Se detuvo en el umbral y le dijo, lloriqueando, a Mr. Droop:

—Te darás cuenta de que éste es el fin —le dijo—. Me voy para siempre. Le has destrozado los nervios al pobre George. Y si prefieres a mí la compañía de un basurero andante… Bueno, es tu propio funeral.

Mr. Droop hizo un gesto con medio rodillo de amasar y Agatha cerró apresuradamente la puerta.

Él se quedó allí, y escuchó el ruido de los pasos que se alejaban.

Tinnie estaba a su lado. Sus mandíbulas se abrían en una lenta sonrisa.

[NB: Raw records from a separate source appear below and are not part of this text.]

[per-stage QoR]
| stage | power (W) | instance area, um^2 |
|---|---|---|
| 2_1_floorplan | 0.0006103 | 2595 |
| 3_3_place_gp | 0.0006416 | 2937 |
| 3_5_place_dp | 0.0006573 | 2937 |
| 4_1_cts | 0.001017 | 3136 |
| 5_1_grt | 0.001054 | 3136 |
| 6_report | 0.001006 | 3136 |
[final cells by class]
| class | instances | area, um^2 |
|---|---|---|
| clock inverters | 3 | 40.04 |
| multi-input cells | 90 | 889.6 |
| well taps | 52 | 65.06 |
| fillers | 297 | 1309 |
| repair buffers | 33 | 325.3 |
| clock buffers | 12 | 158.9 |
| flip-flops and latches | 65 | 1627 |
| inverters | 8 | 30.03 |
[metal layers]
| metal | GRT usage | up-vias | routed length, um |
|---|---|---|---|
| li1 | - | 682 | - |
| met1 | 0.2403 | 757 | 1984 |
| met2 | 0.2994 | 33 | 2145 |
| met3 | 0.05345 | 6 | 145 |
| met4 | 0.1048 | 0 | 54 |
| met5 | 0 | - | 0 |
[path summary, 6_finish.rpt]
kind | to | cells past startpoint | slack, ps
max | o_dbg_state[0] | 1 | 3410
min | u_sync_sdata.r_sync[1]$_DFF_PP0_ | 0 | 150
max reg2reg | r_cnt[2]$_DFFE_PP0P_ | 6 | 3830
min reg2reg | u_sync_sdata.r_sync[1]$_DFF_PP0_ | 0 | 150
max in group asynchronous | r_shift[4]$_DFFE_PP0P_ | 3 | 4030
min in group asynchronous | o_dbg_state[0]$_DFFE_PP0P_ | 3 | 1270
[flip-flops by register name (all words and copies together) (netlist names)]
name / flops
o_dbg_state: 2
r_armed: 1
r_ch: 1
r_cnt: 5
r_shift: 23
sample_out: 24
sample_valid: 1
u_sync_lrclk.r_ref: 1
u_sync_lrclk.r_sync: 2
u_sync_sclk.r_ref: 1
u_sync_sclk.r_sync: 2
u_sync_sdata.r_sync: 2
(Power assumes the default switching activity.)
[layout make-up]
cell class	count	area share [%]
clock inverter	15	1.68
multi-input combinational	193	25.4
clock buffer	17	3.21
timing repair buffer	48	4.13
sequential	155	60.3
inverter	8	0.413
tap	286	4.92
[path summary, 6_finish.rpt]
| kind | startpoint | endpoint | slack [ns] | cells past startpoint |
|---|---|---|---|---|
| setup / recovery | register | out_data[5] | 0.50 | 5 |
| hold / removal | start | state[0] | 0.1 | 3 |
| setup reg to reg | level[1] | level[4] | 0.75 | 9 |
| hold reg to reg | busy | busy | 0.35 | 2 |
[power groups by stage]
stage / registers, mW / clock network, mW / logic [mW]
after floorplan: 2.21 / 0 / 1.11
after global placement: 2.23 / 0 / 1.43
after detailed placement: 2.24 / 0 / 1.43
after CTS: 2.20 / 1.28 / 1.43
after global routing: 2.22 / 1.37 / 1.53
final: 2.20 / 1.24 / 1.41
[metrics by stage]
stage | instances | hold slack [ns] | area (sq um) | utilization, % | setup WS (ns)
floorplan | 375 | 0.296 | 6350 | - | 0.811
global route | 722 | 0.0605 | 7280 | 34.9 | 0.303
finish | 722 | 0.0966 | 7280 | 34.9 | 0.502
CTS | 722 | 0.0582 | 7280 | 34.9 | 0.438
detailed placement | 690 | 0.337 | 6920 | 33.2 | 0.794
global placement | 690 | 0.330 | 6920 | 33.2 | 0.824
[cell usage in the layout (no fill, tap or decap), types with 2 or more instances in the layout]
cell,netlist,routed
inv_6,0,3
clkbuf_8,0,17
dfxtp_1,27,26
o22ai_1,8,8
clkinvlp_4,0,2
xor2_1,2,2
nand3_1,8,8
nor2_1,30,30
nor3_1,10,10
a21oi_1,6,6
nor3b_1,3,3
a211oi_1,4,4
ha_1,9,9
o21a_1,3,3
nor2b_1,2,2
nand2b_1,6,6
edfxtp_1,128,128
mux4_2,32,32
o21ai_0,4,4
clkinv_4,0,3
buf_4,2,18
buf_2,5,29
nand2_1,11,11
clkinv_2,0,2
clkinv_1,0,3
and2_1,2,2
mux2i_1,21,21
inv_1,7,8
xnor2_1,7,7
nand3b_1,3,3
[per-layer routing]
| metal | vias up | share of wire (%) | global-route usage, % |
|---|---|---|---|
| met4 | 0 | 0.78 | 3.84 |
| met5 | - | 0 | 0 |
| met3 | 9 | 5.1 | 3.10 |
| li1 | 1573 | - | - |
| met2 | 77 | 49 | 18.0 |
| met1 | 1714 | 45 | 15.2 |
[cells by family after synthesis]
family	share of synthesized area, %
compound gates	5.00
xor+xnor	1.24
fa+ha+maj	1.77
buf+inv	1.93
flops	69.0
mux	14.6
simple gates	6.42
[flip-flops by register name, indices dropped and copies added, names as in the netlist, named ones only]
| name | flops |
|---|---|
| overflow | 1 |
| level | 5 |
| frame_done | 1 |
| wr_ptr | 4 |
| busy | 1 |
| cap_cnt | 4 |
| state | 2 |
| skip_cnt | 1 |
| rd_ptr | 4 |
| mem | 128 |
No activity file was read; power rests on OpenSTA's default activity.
--- src/rtl/pipelined_divmod_unit.sv ---
// rtl/pipelined_divmod_unit.sv - pipelined unsigned non-restoring divide/modulo unit with valid/ready handshake
module pipelined_divmod_unit #(
  parameter int DIVIDEND_W     = 32,
  parameter int DIVISOR_W      = 16,
  parameter int ROWS_PER_STAGE = 4,
  parameter int TAG_W          = 4
) (
  input  logic                  clk,
  input  logic                  reset,
  input  logic                  in_valid,
  output logic                  in_ready,
  input  logic                  in_mode,
  input  logic [DIVIDEND_W-1:0] in_dividend,
  input  logic [DIVISOR_W-1:0]  in_divisor,
  input  logic [TAG_W-1:0]      in_tag,
  output logic                  out_valid,
  input  logic                  out_ready,
  output logic [DIVIDEND_W-1:0] out_result,
  output logic [TAG_W-1:0]      out_tag,
  output logic                  out_div0,
  output logic                  out_ovf
);

  localparam int QUOT_W = DIVIDEND_W - DIVISOR_W + 1;
  localparam int STAGES = (QUOT_W + ROWS_PER_STAGE - 1) / ROWS_PER_STAGE;
  localparam int PR_W   = DIVISOR_W + 1;
  localparam int HI_W   = DIVIDEND_W - QUOT_W;

  // Partial remainder is one bit wider than the divisor so its sign never aliases with magnitude.
  typedef struct packed {
    logic [PR_W-1:0]   rem;
    logic [QUOT_W-1:0] quo;
    logic [QUOT_W-1:0] dvd;
  } row_state_t;

  // Apply up to ROWS_PER_STAGE non-restoring rows; rows past QUOT_W are pass-through.
  function automatic row_state_t run_rows(input row_state_t st, input logic [DIVISOR_W-1:0] dsr,
                                          input int first_row);
    row_state_t      t;
    logic [PR_W-1:0] sh;
    t  = st;
    sh = '0;
    for (int j = 0; j < ROWS_PER_STAGE; j++) begin
      if (first_row + j < QUOT_W) begin
        sh = {t.rem[PR_W-2:0], t.dvd[QUOT_W-1]};
        if (t.rem[PR_W-1]) t.rem = sh + {1'b0, dsr};
        else               t.rem = sh - {1'b0, dsr};
        t.quo = {t.quo[QUOT_W-2:0], ~t.rem[PR_W-1]};
        t.dvd = {t.dvd[QUOT_W-2:0], 1'b0};
      end
    end
    return t;
  endfunction

  // Stage 0 holds the accepted operation; stages 1..STAGES hold results of successive row groups.
  row_state_t           st_q   [0:STAGES];
  row_state_t           st_d   [1:STAGES];
  logic [DIVISOR_W-1:0] dsr_q  [0:STAGES];
  logic                 mode_q [0:STAGES];
  logic [TAG_W-1:0]     tag_q  [0:STAGES];
  logic                 div0_q [0:STAGES];
  logic                 ovf_q  [0:STAGES];
  logic                 vld_q  [0:STAGES];

  logic                  out_valid_q;
  logic [DIVIDEND_W-1:0] out_result_q;
  logic [TAG_W-1:0]      out_tag_q;
  logic                  out_div0_q;
  logic                  out_ovf_q;

  logic                  adv;
  logic [HI_W-1:0]       in_hi;
  logic                  in_div0;
  logic                  in_ovf;
  row_state_t            st0_d;
  logic [DIVISOR_W-1:0]  rem_fix;
  logic [QUOT_W-1:0]     quo_fin;
  logic [DIVISOR_W-1:0]  rem_fin;
  logic [DIVIDEND_W-1:0] out_result_d;

  // Whole pipeline advances together; bubbles are not compressed.
  assign adv      = out_ready | ~out_valid_q;
  assign in_ready = adv;

  assign out_valid  = out_valid_q;
  assign out_result = out_result_q;
  assign out_tag    = out_tag_q;
  assign out_div0   = out_div0_q;
  assign out_ovf    = out_ovf_q;

  // Input preparation: flag checks and seeding the remainder with the dividend bits above the first row.
  always_comb begin
    in_hi     = in_dividend[DIVIDEND_W-1:QUOT_W];
    in_div0   = (in_divisor == '0);
    in_ovf    = ~in_div0 & ({1'b0, in_hi} >= in_divisor);
    st0_d.rem = {2'b00, in_hi};
    st0_d.quo = '0;
    st0_d.dvd = in_dividend[QUOT_W-1:0];
  end

  // Row groups between pipeline registers.
  always_comb begin
    for (int s = 1; s <= STAGES; s++) begin
      st_d[s] = run_rows(st_q[s-1], dsr_q[s-1], (s - 1) * ROWS_PER_STAGE);
    end
  end

  // Final correction, exceptional-case override and mode selection.
  always_comb begin
    rem_fix = st_q[STAGES].rem[DIVISOR_W-1:0]
            + (st_q[STAGES].rem[PR_W-1] ? dsr_q[STAGES] : '0);
    quo_fin = st_q[STAGES].quo;
    rem_fin = rem_fix;
    if (div0_q[STAGES] | ovf_q[STAGES]) begin
      quo_fin = '1;
      rem_fin = '0;
    end
    if (mode_q[STAGES]) out_result_d = {{(DIVIDEND_W-DIVISOR_W){1'b0}}, rem_fin};
    else                out_result_d = {{(DIVIDEND_W-QUOT_W){1'b0}}, quo_fin};
  end

  // Pipeline and output registers: cleared on reset, all hold when the output is stalled.
  always_ff @(posedge clk or posedge reset) begin
    if (reset) begin
      for (int s = 0; s <= STAGES; s++) begin
        st_q[s]   <= '0;
        dsr_q[s]  <= '0;
        mode_q[s] <= 1'b0;
        tag_q[s]  <= '0;
        div0_q[s] <= 1'b0;
        ovf_q[s]  <= 1'b0;
        vld_q[s]  <= 1'b0;
      end
      out_valid_q  <= 1'b0;
      out_result_q <= '0;
      out_tag_q    <= '0;
      out_div0_q   <= 1'b0;
      out_ovf_q    <= 1'b0;
    end else if (adv) begin
      st_q[0]   <= st0_d;
      dsr_q[0]  <= in_divisor;
      mode_q[0] <= in_mode;
      tag_q[0]  <= in_tag;
      div0_q[0] <= in_div0;
      ovf_q[0]  <= in_ovf;
      vld_q[0]  <= in_valid;
      for (int s = 1; s <= STAGES; s++) begin
        st_q[s]   <= st_d[s];
        dsr_q[s]  <= dsr_q[s-1];
        mode_q[s] <= mode_q[s-1];
        tag_q[s]  <= tag_q[s-1];
        div0_q[s] <= div0_q[s-1];
        ovf_q[s]  <= ovf_q[s-1];
        vld_q[s]  <= vld_q[s-1];
      end
      out_valid_q  <= vld_q[STAGES];
      out_result_q <= out_result_d;
      out_tag_q    <= tag_q[STAGES];
      out_div0_q   <= div0_q[STAGES];
      out_ovf_q    <= ovf_q[STAGES];
    end
  end

endmodule
File: src/rtl/accl_pkg.sv
// Shared constants and types for the getAccl pair scheduler and its downstream accumulator.
package accl_pkg;

  localparam int MAX_BODIES = 1024;
  localparam int IDX_W      = 10;
  localparam int PIPE_LAT   = 122;

  typedef enum logic [2:0] {
    IDLE    = 3'd0,
    LOAD_I  = 3'd1,
    LATCH_I = 3'd2,
    STREAM  = 3'd3,
    DRAIN   = 3'd4
  } sched_state_t;

  typedef struct packed {
    logic             valid;
    logic [IDX_W-1:0] idx;
    logic             last;
  } tag_t;

endpackage
`config.mk`:
```
export PLATFORM = sky130hd
export DESIGN_NAME = flopoco_encode
export DESIGN_NICKNAME = d
export VERILOG_FILES = /design/src/rtl/flopoco_pkg.sv /design/src/rtl/flopoco_exn_classify.sv /design/src/rtl/flopoco_encode.sv
export SDC_FILE = /design/constraint.sdc
export NUM_CORES = 1
export LEC_CHECK = 0
export BUFFER_PORTS_ARGS = -buffer_cell sky130_fd_sc_hd__clkbuf_2
export CORE_MARGIN = 10
export CORE_UTILIZATION = 53
export CTS_BUF_LIST = sky130_fd_sc_hd__clkbuf_8
export CTS_CLUSTER_DIAMETER = 40
export DETAILED_ROUTE_END_ITERATION = 7
export GPL_TIMING_DRIVEN = 0
export PLACE_DENSITY_LB_ADDON = 0.08
export SYNTH_ARGS = -nofsm -noshare
export SYNTH_HDL_FRONTEND = slang
export SYNTH_SLANG_ARGS = --single-unit
```
`constraint.sdc`:
```
create_clock -name clk -period 3.3 [get_ports clk]
set_input_delay 0.66 -clock clk [delete_from_list [all_inputs] [get_ports clk]]
set_output_delay 0.66 -clock clk [all_outputs]
set_load 0.01 [all_outputs]
```
`src/rtl/flopoco_pkg.sv`:
```
`default_nettype none
// flopoco_pkg: exception codes, default widths and word-width helpers for the
// FloPoCo encoder, comparator and unpack logic.
package flopoco_pkg;

  localparam logic [1:0] EXN_ZERO   = 2'b00;
  localparam logic [1:0] EXN_NORMAL = 2'b01;
  localparam logic [1:0] EXN_INF    = 2'b10;
  localparam logic [1:0] EXN_NAN    = 2'b11;

  localparam int DEF_WE = 11;
  localparam int DEF_WF = 14;

  function automatic int in_width(input int we, input int wf);
    return we + wf + 1;
  endfunction

  function automatic int out_width(input int we, input int wf);
    return we + wf + 3;
  endfunction

endpackage
`default_nettype wire

```
`src/rtl/flopoco_exn_classify.sv`:
```
`default_nettype none
// flopoco_exn_classify: combinational exception classification of an IEEE-style
// float, with subnormal/NaN flags and the sign as it appears in FloPoCo form.
module flopoco_exn_classify
  import flopoco_pkg::*;
#(
  parameter int WE = DEF_WE,
  parameter int WF = DEF_WF
) (
  input  logic          sign_i,
  input  logic [WE-1:0] exp_i,
  input  logic [WF-1:0] frac_i,
  output logic [1:0]    exn_o,
  output logic          sign_o,
  output logic          is_subnormal_o,
  output logic          is_nan_o
);

  logic exp_zero_w;
  logic exp_ones_w;
  logic frac_nz_w;

  assign exp_zero_w = (exp_i == '0);
  assign exp_ones_w = &exp_i;
  assign frac_nz_w  = |frac_i;

  always_comb begin
    exn_o = EXN_NORMAL;
    if (exp_zero_w) begin
      exn_o = EXN_ZERO;
    end else if (exp_ones_w) begin
      exn_o = frac_nz_w ? EXN_NAN : EXN_INF;
    end
  end

  assign is_subnormal_o = exp_zero_w && frac_nz_w;
  assign is_nan_o       = exp_ones_w && frac_nz_w;
  // NaNs are canonicalised to a positive sign
  assign sign_o         = sign_i && !is_nan_o;

endmodule
`default_nettype wire

```
`src/rtl/flopoco_encode.sv`:
```
`default_nettype none
// flopoco_encode: two-stage valid/ready pipeline converting packed IEEE-style
// floats to FloPoCo words, with saturating subnormal-flush and NaN counters.
module flopoco_encode
  import flopoco_pkg::*;
#(
  parameter int WE = DEF_WE,
  parameter int WF = DEF_WF,
  parameter int CW = 16
) (
  input  logic            clk,
  input  logic            rst,
  input  logic            in_valid,
  output logic            in_ready,
  input  logic [WE+WF:0]  in_data,
  output logic            out_valid,
  input  logic            out_ready,
  output logic [WE+WF+2:0] out_data,
  input  logic            clr_cnt,
  output logic [CW-1:0]   flush_cnt,
  output logic [CW-1:0]   nan_cnt
);

  localparam int IW = in_width(WE, WF);
  localparam int OW = out_width(WE, WF);

  logic          s1_valid_q, s2_valid_q;
  logic [OW-1:0] s1_data_q, s2_data_q;
  logic [OW-1:0] s1_data_d;
  logic [CW-1:0] flush_q, flush_d;
  logic [CW-1:0] nan_q, nan_d;

  logic       adv1_w, adv2_w, accept_w;
  logic [1:0] exn_w;
  logic       sign_w, is_sub_w, is_nan_w;

  flopoco_exn_classify #(
    .WE(WE),
    .WF(WF)
  ) u_classify (
    .sign_i         (in_data[IW-1]),
    .exp_i          (in_data[IW-2:WF]),
    .frac_i         (in_data[WF-1:0]),
    .exn_o          (exn_w),
    .sign_o         (sign_w),
    .is_subnormal_o (is_sub_w),
    .is_nan_o       (is_nan_w)
  );

  assign adv2_w   = !s2_valid_q || out_ready;
  assign adv1_w   = !s1_valid_q || adv2_w;
  assign accept_w = in_valid && adv1_w;

  // Only normal numbers carry exponent and fraction; all specials zero them
  assign s1_data_d = {exn_w, sign_w,
                      (exn_w == EXN_NORMAL) ? in_data[IW-2:0] : {(IW-1){1'b0}}};

  always_comb begin
    flush_d = flush_q;
    nan_d   = nan_q;
    if (clr_cnt) begin
      flush_d = '0;
      nan_d   = '0;
    end else if (accept_w) begin
      if (is_sub_w && (flush_q != '1)) flush_d = flush_q + CW'(1);
      if (is_nan_w && (nan_q != '1))   nan_d   = nan_q + CW'(1);
    end
  end

  always_ff @(posedge clk or posedge rst) begin
    if (rst) begin
      s1_valid_q <= 1'b0;
      s2_valid_q <= 1'b0;
      s1_data_q  <= '0;
      s2_data_q  <= '0;
      flush_q    <= '0;
      nan_q      <= '0;
    end else begin
      if (adv2_w) begin
        s2_valid_q <= s1_valid_q;
        if (s1_valid_q) s2_data_q <= s1_data_q;
      end
      if (adv1_w) begin
        s1_valid_q <= in_valid;
        if (in_valid) s1_data_q <= s1_data_d;
      end
      flush_q <= flush_d;
      nan_q   <= nan_d;
    end
  end

  assign in_ready  = adv1_w;
  assign out_valid = s2_valid_q;
  assign out_data  = s2_data_q;
  assign flush_cnt = flush_q;
  assign nan_cnt   = nan_q;

endmodule
`default_nettype wire
```
==> qor.txt <==
Post-Synthesis Cell Area = 4031 um^2
R2r startpoint = nan_cnt[0]
Gr ovfl total = 0
Synth Instances = 353
WP data required = 3.58 ns
Core area = 7331 um^2
Iter 0 DRT Violations = 125
Rel. slew slack = 0.5618
Syn. warnings = 0
Area contributors post-synth = dfrtp_1 (56%), mux2_2 (8.9%), a22o_1 (4.8%)
Final Skew = 0.009094 ns
Ys flop type = dfrtp_1
Worst setup EP type = register
Worst r2r path cells = 7
Worst r2r dst = nan_cnt[2]
Clock transition at path regs = 0.10 ns
Final worst slack = 0.8707 ns
Max-Cap Viols = 0
Placer Congestion = 0.7781
CTS Buffer Depth = 2
Fmax = 0.4116 GHz
Yosys top cell area share = 0.5587
Synthesized Nets = 386
Largest net degree at the start of global routing = 56
RSZ-0062 raised after global routing = no
P per Cell Area = 508.1 nW/um^2
Worst skew pair latency = 0.36 ns
WL per Instance = 17.92 um
Post-Route WL = 10.03 mm
IO Pins = 93
Leakage power = 0.002219 uW
DRT Pass-1 Iters = 4
Status = complete, no violations
Seq/Total Area, Yosys = 0.5587
Final setup violation count = 0
Adder-Cell Fraction of Synth Area = 0.006207
Simple-gate share of the synthesized area = 0.1890
Slew @ Worst Pin = 0.6522 ns
Detail Placement HPWL = 7.344 mm
Via density = 5.866
WS Path Type = in2reg
Fillers = 615
First-pass GRT wire length = 16.49 mm
Distinct cells, synth = 38
Die footprint = 11500 um^2
Total GRT Usage = 0.1768
Post-CTS Resized = 0
Min-Delay Path Class = in2async
Count leader, synth = dfrtp_1
P&R area growth vs syn = 20.33%
Post-Place Setup Slack = 0.4986 ns
Period minus WS final = 2.429 ns
Register Area = 2252 um^2
# diodes = 0
CTS tree = yes
Initial core utilization = 0.5499
Synth cell count leaders = dfrtp_1 (90), mux2_2 (32), a21oi_1 (24)
DIE HEIGHT = 107.2 um
Compound-Gate Fraction of Synth Area = 0.1248
Postcts setup bufs = 0
Multiplexer share of the synthesized area = 0.09435
Initial antenna violation count = 0
Multi-input gate area = 1697 um^2
VDD IR max = 0.2702 mV
Post-DRT Antenna Nets = 0
Synthesized area per cell = 11.42 um^2
Vias in the first global route = 3306
Setup_tns = 0 ns
Post-synthesis xor/xnor area fraction = 0.006518
Arr. time, crit path = 2.71 ns
Period utilization = 0.7362
Critical path startpoint category = input port
Hold buffers post-CTS = 0
CTS Buf Count = 9
Final nets = 489
Combinational family with the most area after synthesis = simple AND/OR/NAND/NOR gates
Via Count = 3285
Num rows = 31
Root buffer cell = clkbuf_8
Die W = 107.2 um
Hold Fails Final Rpt = 0
Number of H-tree levels = 3
Num Clock Sinks = 90
Worst Path Max Fanout = 10
Largest area contributor in the netlist = dfrtp_1
Final slew viol count = 0
Reg2Reg Setup Slack = 1.15 ns
Detailed-route DRC error count = 0
EDFF count, synth = 0
Share of flip-flops with an asynchronous set or reset = 1.000
#FFs+latches synth = 90
Share of cells above drive strength 1 = 0.3275
IO Port Bufs = 91
[state kept, by name, indices dropped and copies added, names as in the netlist]
signal      cells
nan_cnt        16
flush_cnt      16
out_valid       1
s1_valid_q      1
s1_data_q      28
out_data       28
[metrics by stage]
stage | instances | power, uW | cell area, um^2 | util | hold slack (ns)
2_1_floorplan | 353 | 1521 | 4031 | - | 0.4348
3_3_place_gp | 543 | 1676 | 4611 | 0.6289 | 0.4515
3_5_place_dp | 544 | 1700 | 4641 | 0.6330 | 0.4562
4_1_cts | 560 | 2477 | 4851 | 0.6617 | 0.3262
5_1_grt | 560 | 2585 | 4851 | 0.6617 | 0.3479
6_report | 560 | 2465 | 4851 | 0.6617 | 0.3184
[area by class of cell]
| cell class | instances | share of cell area |
|---|---|---|
| buffer | 15 | 0.01393 |
| clock buffer | 10 | 0.02837 |
| clock inverter | 6 | 0.01496 |
| inverter | 4 | 0.003611 |
| multi-input combinational | 244 | 0.3498 |
| sequential | 90 | 0.4643 |
| tap | 99 | 0.02554 |
| timing repair buffer | 92 | 0.09956 |
[power breakdown]
part | leakage (uW) | internal (uW) | switching (uW)
Sequential | 0.00116 | 1230 | 68.0
Clock | 0.000103 | 379 | 417
Combinational | 0.000959 | 180 | 192
[cells by family after synthesis]
kind of cell,count (synthesis)
XOR/XNOR,3
AO/OA/AOI/OAI,75
adder cells (fa/ha/maj),2
AND/OR/NAND/NOR,130
buffers and inverters,19
multiplexers,34
flip-flops,90
[worst max-delay path by stage]
stage | from | endpoint | slack (ns) | cells past startpoint
after floorplan | rst | flush_cnt[0] | 0.30 | 1
final | in_data[8] | flush_cnt[8] | 0.87 | 7
after global placement | rst | out_data[19] | -0.74 | 2
after detailed placement | in_data[8] | flush_cnt[6] | 0.50 | 7
after global routing | in_data[8] | nan_cnt[9] | 0.66 | 7
after CTS | in_data[8] | flush_cnt[12] | 0.86 | 7
[worst max-delay path: stages]
cell	delay, ns
clkbuf_2	0.10
nor4_1	0.35
nand4_1	0.43
nand4_1	0.49
clkbuf_1	0.37
o21ai_0	0.15
a21oi_1	0.15
[cell usage in the layout, fill, tap and decap left out, types with 4 or more instances in the layout]
cell type and instances:
and3_1 5, nor4_1 7, mux2_2 32, and4_1 4, nor2_1 13, nand4_1 15, clkbuf_1 13, nor2b_1 4
or3_1 14, clkbuf_8 10, or4_1 10, nand2_1 23, o21ai_0 16, a21oi_1 24, nand3_1 17, clkbuf_2 91
o31ai_1 10, a22o_1 22, dfrtp_1 90
[layer usage]
| layer | wire length (um) | up-vias | GRT usage |
|---|---|---|---|
| li1 | - | 1555 | - |
| met1 | 4351 | 1610 | 0.2129 |
| met2 | 4835 | 105 | 0.2866 |
| met3 | 696 | 15 | 0.05988 |
| met4 | 149 | 0 | 0.06673 |
| met5 | 0 | - | 0 |
Power figures use the tool's default switching activity.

—Gracias —le dijo—. Gracias por salvarme.

—No es nada —murmuró Mr. Droop, con voz avergonzada—. Olvídelo.

—No puedo olvidarme —dijo Tinnie, acercándose. Su voz era muy dulce—. ¿Era verdad lo que le dijiste a Agatha?

—¿Qué? —dijo Mr. Droop.

—Acerca de la mujer que amas… —Tinnie bajó tímidamente la cabeza.

—Creo que sí —respondió muy despacio Mr. Droop.

—Entonces, puedo quedarme —dijo Tinnie—. Cocinar para ti, ocuparme de la casa y lo que sea.

Mr. Droop se volvió hacia ella con una flamante energía.

—Por supuesto que sí —dijo—. Yo saldré a buscar trabajo y volveré a sentirme un hombre. Y tú te quedarás. Siempre he querido una chica como tú.

Así quedó resuelto. Mr. Droop le escribió al doctor Moke y le pidió permiso. Desde entonces los dos viven juntos y son felices.

Sólo el tiempo puede decir si puede dar buen resultado la unión de un hombre con una robot.

Pero por el momento, Tinnie y Mr. Droop están muy cerca del día en que celebrarán las bodas de hojalata.